VDR deletion is associated with increased IκBα protein levels in the intestine
VDR null mice have increased serum IL-6 levels and VDR deletion elevates nuclear factor (NF)-κB activity in intestinal epithelia and mouse embryonic fibroblasts (MEFs) [47]. In agreement with these findings, VDR-null peritoneal macrophages showed elevated IL-6 secretion (Fig. 5C). However, intestinal Il6 mRNA expression and plasma IL-6 levels were less increased after BDL in VDR-null mice compared with wild-type mice (Fig. 4B and Fig. 5A). We speculated that while VDR primarily regulates inflammatory responses by suppressing NF-κB activity, VDR deletion may induce compensatory immunoregulatory mechanisms in the intestine. Since suppressor of cytokine signaling (SOCS) 1 and SOCS3 have been reported to inhibit LPS-induced IL-6 production [48], [49], we examined the expression of Socs1 and Socs3 in the intestine.
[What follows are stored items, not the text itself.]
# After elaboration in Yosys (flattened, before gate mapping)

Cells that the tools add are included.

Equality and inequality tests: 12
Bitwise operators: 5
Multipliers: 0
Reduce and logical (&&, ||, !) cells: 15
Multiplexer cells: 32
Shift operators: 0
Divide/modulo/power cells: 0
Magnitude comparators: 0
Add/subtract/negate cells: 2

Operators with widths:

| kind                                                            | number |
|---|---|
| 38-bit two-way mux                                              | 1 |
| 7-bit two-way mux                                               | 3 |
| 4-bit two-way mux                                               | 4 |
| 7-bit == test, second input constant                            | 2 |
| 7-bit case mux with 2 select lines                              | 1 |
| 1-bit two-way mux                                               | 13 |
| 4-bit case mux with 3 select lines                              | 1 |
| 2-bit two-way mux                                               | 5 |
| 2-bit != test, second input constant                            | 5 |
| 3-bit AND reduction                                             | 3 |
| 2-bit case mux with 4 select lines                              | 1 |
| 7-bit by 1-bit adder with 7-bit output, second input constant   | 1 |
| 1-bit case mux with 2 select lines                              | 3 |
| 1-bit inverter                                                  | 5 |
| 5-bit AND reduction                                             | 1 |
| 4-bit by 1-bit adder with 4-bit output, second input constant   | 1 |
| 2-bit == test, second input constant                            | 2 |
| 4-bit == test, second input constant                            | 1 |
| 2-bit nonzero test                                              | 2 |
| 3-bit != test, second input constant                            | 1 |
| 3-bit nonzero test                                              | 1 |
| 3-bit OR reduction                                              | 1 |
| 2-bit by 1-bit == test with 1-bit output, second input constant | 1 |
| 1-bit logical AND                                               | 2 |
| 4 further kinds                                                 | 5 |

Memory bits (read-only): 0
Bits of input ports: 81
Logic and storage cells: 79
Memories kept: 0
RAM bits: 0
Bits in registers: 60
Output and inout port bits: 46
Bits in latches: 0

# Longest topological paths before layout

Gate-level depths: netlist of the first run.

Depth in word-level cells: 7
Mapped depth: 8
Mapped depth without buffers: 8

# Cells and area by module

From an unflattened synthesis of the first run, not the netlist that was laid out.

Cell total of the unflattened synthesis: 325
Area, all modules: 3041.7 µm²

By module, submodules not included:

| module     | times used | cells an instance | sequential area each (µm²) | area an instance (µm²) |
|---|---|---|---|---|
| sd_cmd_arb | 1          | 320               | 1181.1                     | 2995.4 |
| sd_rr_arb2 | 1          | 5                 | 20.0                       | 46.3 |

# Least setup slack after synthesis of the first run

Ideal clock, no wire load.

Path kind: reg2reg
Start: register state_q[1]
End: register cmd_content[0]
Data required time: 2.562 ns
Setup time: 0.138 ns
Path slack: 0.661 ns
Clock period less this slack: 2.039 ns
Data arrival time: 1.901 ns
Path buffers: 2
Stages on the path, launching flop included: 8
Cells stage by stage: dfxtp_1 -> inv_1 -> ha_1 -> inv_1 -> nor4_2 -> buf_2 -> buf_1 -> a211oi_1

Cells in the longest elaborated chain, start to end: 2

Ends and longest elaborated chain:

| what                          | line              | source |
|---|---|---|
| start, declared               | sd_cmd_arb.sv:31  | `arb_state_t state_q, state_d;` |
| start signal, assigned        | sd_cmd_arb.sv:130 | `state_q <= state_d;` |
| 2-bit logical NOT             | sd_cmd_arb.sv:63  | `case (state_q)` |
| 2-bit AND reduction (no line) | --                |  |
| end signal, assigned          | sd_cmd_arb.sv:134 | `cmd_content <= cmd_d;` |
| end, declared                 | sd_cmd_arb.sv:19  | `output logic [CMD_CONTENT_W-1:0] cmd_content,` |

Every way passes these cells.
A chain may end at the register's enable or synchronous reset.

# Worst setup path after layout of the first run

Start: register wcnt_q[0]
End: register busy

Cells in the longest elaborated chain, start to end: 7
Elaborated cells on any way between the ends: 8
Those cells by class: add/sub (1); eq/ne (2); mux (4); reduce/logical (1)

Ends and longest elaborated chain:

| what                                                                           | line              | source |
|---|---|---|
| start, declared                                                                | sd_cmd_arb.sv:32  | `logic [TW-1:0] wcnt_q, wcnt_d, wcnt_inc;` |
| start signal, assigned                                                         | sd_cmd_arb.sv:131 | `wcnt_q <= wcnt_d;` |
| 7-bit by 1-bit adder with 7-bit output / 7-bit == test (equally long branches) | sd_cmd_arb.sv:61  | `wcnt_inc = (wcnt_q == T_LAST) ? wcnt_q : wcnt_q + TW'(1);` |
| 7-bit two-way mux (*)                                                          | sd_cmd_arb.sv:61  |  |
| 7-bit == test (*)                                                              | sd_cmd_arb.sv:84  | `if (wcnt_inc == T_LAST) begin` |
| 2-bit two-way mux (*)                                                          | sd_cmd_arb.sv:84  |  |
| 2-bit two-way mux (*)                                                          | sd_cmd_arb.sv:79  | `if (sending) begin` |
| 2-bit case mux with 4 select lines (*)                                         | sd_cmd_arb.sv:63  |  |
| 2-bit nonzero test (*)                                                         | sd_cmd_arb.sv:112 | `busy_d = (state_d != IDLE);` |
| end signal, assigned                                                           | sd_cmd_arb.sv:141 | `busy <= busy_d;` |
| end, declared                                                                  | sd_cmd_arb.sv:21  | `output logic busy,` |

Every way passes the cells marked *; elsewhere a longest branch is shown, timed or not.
There was no difference in Socs1 expression in sham-operated wild-type, BDL wild-type, sham-operated VDR-null and BDL VDR-null mice, although BDL tended to decrease Socs1 expression in wild-type mice (Fig. 6A). BDL tended to increase duodenal, jejunal and ileal Socs3 expression. Interestingly, duodenal Socs3 mRNA levels in VDR-null mice were lower than in wild-type mice (Fig. 6A), a pattern similar to that observed for Il6 expression (Fig. 4B). Jejunal and ileal Socs3 expression tended to increase after BDL in VDR-null mice. Decreased Il6 induction in the intestine of VDR-null mice with BDL cannot be explained by the expression of Socs1 or Socs3. Intestinal Socs3 expression may be regulated by of cytokines such as IL-6 [50].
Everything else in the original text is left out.